Data to process –
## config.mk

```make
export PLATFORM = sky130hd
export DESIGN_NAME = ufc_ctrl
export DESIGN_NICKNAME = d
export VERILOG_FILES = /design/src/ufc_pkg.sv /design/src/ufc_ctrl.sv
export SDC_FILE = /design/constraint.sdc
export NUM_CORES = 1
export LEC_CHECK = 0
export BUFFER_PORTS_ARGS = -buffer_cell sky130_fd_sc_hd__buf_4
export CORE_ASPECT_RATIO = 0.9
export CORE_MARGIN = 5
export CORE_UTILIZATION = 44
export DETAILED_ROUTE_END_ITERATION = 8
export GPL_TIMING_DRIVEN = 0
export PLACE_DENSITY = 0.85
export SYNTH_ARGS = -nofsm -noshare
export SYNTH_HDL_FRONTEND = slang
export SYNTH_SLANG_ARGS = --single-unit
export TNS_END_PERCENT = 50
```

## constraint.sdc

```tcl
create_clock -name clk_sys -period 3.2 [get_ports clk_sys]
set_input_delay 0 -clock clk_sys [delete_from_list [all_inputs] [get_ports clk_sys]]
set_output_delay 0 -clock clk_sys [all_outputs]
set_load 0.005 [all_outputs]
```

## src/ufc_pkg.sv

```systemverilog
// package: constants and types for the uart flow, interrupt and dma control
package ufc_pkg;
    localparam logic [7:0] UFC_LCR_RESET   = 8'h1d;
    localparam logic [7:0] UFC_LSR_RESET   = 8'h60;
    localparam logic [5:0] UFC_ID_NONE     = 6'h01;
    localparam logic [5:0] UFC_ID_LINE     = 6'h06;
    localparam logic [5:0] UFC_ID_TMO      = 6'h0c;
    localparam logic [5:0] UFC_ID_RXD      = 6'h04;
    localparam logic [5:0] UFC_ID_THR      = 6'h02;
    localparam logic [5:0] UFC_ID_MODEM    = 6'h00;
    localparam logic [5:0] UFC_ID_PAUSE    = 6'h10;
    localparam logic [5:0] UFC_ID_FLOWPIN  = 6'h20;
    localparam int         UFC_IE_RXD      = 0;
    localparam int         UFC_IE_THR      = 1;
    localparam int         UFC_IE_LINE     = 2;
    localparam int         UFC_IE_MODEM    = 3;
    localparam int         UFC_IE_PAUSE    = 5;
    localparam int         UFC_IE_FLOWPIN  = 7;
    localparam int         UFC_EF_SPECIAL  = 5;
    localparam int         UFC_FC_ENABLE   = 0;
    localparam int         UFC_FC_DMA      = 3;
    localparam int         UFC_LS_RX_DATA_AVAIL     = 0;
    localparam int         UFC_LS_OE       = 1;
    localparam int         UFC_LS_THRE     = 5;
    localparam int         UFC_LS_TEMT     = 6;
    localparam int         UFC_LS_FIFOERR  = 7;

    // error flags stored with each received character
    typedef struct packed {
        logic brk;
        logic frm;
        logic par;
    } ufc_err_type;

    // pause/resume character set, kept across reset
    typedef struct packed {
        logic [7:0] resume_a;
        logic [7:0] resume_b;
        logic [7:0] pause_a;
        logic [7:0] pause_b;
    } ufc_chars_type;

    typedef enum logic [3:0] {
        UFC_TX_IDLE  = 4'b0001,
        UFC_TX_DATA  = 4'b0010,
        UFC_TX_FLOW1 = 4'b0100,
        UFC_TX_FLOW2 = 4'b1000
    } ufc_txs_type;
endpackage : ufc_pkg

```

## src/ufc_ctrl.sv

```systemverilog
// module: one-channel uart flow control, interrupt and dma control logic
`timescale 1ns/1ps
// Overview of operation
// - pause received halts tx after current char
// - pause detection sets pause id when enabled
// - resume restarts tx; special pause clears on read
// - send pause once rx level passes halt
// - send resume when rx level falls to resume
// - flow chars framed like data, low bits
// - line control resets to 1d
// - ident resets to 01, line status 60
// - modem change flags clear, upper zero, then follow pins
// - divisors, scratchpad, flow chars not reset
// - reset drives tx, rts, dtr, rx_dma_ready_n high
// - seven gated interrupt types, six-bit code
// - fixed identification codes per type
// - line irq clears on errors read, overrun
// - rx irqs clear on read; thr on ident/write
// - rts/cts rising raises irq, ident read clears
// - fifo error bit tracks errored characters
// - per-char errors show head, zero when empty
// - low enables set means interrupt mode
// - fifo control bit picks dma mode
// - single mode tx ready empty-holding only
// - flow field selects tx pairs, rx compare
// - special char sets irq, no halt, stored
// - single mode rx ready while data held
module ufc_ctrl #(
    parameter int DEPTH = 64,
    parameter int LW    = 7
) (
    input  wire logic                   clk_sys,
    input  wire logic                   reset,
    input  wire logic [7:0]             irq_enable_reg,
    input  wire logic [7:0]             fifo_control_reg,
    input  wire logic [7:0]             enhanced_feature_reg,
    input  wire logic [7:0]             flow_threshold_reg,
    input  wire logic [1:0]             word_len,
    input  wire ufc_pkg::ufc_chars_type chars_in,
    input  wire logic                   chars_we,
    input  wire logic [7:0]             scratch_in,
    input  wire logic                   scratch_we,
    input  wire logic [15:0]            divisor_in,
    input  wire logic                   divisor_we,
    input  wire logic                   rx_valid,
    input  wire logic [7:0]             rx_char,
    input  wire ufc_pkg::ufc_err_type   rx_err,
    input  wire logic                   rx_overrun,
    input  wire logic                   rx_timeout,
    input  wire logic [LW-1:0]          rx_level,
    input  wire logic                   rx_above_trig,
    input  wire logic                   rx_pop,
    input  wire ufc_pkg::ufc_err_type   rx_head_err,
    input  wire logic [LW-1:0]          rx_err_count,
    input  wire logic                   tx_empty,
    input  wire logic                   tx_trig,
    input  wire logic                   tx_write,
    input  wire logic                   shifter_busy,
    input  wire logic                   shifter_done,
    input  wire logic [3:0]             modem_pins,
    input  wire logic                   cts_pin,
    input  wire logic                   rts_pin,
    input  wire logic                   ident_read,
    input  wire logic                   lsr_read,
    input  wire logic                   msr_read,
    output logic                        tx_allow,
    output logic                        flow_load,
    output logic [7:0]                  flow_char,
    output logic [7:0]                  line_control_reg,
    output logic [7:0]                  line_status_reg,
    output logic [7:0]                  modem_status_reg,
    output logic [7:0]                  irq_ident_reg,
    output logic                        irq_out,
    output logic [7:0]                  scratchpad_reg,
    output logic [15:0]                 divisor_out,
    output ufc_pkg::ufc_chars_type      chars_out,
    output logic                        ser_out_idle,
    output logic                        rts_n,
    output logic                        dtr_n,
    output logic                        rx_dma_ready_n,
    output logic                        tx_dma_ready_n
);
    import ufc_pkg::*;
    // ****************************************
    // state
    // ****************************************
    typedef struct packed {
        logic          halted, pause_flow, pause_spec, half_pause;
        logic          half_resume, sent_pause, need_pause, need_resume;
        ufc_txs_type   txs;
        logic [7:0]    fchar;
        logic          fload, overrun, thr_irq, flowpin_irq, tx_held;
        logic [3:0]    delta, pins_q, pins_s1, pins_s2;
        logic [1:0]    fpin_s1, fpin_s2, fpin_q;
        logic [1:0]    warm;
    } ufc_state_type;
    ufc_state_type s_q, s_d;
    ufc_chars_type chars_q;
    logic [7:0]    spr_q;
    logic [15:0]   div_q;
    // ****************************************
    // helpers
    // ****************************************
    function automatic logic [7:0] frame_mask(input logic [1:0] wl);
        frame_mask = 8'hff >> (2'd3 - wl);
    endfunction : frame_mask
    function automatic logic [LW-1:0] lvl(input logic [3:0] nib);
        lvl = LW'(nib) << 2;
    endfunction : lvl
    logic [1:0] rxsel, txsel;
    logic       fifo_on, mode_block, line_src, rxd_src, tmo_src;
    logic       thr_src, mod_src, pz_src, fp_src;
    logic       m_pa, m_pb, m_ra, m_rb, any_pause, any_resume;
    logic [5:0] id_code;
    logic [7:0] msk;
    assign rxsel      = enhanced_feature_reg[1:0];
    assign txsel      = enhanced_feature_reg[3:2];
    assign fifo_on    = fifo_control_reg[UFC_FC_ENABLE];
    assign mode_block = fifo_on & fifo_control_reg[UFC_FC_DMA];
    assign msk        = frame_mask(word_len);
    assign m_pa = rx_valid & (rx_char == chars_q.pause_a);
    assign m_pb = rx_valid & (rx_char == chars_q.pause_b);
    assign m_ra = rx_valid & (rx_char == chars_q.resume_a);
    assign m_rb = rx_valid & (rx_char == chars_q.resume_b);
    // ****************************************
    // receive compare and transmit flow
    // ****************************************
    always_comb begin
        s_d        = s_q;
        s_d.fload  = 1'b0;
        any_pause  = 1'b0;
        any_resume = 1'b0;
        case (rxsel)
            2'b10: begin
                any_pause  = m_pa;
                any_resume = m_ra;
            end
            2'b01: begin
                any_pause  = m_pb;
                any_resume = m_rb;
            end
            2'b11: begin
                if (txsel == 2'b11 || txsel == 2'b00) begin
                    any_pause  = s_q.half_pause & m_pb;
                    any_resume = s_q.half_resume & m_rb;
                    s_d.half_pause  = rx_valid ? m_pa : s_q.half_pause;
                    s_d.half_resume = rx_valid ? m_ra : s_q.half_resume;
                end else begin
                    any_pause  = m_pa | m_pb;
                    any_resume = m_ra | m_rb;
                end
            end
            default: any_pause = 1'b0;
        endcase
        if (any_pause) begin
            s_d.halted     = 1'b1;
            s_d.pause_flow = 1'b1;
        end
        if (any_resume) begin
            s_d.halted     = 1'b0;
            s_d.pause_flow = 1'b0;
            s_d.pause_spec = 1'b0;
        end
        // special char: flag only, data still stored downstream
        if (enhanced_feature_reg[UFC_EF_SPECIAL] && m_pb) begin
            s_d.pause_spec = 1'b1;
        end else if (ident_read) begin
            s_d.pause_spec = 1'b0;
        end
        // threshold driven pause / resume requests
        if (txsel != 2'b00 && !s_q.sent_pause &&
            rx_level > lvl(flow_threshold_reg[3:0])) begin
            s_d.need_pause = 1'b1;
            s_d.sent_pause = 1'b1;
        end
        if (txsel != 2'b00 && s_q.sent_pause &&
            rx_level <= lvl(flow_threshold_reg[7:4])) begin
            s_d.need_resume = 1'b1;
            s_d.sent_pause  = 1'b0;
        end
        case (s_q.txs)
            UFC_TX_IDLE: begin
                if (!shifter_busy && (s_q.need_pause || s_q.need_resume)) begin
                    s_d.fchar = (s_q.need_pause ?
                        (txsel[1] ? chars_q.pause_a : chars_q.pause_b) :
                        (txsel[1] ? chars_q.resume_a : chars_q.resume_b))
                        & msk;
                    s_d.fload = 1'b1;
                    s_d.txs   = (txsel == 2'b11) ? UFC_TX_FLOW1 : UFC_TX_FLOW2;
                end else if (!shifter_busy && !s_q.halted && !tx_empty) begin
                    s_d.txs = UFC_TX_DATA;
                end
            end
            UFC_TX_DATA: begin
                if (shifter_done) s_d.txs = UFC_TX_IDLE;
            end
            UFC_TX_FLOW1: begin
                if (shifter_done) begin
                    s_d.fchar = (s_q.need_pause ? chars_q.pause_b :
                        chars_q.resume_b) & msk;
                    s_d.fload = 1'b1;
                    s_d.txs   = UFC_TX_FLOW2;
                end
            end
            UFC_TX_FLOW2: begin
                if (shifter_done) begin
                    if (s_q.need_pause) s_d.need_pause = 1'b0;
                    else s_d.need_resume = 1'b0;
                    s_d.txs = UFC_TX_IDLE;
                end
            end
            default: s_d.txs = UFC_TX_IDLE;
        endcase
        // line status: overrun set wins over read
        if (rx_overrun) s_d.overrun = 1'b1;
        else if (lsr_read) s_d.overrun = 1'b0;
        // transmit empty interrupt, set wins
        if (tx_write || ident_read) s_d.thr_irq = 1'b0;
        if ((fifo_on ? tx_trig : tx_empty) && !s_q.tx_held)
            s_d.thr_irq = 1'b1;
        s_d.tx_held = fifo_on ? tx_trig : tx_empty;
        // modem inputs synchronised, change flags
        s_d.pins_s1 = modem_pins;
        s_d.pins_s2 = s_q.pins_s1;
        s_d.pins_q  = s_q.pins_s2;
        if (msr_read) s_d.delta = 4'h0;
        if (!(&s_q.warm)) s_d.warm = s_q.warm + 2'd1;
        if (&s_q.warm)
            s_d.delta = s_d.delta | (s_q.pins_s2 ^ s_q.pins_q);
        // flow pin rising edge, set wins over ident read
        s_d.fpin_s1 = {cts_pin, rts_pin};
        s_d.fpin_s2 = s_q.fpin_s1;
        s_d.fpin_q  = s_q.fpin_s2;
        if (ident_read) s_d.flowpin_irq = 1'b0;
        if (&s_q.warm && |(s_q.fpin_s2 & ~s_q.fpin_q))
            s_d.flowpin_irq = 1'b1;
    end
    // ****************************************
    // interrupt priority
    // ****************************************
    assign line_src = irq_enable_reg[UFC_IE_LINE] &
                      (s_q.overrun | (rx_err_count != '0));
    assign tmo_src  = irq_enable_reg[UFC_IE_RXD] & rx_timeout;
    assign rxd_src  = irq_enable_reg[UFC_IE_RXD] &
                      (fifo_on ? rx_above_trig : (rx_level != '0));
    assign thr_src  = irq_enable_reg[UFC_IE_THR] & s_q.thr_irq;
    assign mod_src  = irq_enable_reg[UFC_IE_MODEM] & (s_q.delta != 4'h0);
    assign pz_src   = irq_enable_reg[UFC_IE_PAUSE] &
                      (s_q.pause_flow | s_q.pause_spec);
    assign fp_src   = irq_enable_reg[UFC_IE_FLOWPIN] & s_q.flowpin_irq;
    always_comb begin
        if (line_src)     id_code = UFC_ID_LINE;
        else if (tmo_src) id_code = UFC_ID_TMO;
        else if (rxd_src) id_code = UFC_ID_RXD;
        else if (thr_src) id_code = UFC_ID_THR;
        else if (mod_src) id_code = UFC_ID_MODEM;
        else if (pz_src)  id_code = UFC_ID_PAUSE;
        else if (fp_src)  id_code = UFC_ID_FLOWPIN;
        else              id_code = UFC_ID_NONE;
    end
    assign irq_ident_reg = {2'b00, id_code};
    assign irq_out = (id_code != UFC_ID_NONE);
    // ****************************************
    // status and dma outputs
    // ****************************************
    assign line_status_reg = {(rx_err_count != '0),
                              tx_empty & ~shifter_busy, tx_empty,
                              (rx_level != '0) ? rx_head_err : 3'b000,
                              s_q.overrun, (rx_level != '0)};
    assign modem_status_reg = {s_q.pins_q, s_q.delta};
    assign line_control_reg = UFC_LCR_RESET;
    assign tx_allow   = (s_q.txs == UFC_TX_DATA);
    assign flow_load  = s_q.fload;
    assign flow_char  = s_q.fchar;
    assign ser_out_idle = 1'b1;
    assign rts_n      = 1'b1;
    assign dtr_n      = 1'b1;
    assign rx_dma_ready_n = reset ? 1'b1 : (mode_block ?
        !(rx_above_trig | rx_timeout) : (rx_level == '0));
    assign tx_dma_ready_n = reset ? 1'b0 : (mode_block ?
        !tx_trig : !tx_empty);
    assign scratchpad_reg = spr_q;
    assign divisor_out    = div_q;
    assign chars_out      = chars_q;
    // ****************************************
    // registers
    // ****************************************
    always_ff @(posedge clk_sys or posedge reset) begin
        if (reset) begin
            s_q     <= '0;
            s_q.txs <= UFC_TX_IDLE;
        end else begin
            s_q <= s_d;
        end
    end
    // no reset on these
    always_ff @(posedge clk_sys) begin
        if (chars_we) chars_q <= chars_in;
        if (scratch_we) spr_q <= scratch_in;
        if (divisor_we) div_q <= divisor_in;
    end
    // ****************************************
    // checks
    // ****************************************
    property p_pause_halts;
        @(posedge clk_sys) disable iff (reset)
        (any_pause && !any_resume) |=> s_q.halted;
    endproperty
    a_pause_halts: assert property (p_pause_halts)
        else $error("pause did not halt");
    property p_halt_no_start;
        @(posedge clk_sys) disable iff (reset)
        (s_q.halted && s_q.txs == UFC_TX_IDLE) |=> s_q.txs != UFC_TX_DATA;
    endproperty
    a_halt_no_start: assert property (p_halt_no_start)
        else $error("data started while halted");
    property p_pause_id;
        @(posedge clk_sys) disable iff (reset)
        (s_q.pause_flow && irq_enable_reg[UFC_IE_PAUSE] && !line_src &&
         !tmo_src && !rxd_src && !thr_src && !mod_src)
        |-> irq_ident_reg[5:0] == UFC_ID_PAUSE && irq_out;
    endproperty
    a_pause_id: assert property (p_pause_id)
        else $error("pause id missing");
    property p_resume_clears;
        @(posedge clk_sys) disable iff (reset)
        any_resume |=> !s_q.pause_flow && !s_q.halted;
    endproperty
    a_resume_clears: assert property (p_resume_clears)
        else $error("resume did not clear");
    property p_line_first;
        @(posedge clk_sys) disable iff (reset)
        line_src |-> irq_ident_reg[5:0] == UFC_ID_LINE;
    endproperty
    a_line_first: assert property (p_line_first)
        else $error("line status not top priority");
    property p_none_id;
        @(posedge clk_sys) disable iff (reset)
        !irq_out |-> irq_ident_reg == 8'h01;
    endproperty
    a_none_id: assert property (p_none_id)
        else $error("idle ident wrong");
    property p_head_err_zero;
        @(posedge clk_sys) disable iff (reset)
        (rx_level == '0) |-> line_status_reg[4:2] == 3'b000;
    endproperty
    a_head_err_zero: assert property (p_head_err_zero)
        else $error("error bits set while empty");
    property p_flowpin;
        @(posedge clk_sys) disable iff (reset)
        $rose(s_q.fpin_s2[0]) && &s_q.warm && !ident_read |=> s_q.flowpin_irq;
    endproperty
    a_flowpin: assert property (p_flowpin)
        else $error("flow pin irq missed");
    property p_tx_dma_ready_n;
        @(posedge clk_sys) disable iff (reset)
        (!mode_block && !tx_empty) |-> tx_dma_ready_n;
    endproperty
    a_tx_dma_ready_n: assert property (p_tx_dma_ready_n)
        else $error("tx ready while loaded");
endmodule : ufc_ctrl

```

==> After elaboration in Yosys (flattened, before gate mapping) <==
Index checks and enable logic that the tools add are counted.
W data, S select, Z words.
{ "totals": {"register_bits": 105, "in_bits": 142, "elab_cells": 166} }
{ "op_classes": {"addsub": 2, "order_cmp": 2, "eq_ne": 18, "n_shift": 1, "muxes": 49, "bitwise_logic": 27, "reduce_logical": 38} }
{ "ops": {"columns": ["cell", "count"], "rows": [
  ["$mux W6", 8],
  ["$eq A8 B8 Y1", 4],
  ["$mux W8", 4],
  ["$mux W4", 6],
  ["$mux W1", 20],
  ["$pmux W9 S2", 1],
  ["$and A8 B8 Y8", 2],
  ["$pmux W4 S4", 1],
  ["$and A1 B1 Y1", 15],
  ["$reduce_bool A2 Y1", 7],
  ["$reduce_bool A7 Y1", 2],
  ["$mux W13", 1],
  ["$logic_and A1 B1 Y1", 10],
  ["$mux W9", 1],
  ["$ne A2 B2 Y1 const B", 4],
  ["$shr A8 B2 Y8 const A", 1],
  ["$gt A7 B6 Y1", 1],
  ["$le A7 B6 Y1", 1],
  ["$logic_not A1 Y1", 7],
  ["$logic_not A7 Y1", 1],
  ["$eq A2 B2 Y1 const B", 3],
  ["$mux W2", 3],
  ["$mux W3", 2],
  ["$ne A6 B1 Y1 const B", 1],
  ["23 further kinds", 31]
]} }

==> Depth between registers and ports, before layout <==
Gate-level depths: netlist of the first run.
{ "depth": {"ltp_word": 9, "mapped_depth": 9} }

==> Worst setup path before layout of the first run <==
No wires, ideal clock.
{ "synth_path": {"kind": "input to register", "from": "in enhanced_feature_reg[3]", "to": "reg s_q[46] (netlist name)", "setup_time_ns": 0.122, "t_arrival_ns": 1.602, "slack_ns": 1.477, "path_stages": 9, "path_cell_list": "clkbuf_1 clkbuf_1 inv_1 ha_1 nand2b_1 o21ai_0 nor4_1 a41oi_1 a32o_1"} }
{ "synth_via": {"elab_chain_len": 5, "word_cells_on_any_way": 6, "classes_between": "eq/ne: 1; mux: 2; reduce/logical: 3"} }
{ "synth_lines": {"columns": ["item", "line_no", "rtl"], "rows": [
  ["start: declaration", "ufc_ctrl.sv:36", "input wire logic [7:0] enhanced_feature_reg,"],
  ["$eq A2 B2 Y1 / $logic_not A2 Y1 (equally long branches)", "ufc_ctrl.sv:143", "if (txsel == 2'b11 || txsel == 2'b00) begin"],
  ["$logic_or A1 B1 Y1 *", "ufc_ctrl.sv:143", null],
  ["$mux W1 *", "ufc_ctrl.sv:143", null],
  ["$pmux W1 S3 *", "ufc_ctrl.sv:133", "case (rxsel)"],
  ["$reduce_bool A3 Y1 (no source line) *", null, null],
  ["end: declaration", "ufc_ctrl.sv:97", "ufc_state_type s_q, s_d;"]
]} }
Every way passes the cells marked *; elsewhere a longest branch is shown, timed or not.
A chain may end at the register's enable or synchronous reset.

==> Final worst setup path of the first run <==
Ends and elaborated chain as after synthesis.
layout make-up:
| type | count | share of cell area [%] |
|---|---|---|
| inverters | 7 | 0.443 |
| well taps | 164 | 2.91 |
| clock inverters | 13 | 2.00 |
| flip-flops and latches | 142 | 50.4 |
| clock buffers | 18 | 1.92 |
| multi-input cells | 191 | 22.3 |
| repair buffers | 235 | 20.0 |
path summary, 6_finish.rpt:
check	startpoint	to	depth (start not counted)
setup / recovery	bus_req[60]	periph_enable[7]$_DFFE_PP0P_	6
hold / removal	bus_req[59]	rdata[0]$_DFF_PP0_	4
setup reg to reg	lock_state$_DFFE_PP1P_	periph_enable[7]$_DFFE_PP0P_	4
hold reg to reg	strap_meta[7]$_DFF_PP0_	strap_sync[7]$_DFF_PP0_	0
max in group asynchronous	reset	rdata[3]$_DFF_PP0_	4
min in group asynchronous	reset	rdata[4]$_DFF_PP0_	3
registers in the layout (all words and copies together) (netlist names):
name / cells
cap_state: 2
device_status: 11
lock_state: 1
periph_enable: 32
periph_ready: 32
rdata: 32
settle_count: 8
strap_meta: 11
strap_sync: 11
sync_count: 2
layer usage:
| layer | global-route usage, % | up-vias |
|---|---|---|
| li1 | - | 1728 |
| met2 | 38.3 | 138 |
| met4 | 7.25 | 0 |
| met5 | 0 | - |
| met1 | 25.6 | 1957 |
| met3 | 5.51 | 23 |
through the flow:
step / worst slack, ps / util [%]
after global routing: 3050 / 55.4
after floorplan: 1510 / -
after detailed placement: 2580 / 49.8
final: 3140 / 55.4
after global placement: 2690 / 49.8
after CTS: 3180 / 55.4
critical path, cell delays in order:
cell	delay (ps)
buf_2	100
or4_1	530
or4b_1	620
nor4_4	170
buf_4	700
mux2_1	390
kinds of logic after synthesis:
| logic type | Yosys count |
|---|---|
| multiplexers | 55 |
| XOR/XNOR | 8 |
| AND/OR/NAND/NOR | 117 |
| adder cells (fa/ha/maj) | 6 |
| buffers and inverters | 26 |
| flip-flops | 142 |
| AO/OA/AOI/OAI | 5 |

Work to complete – Tally how many lines of the data include the word "flags". Write the number and nothing else.

Expected output – 3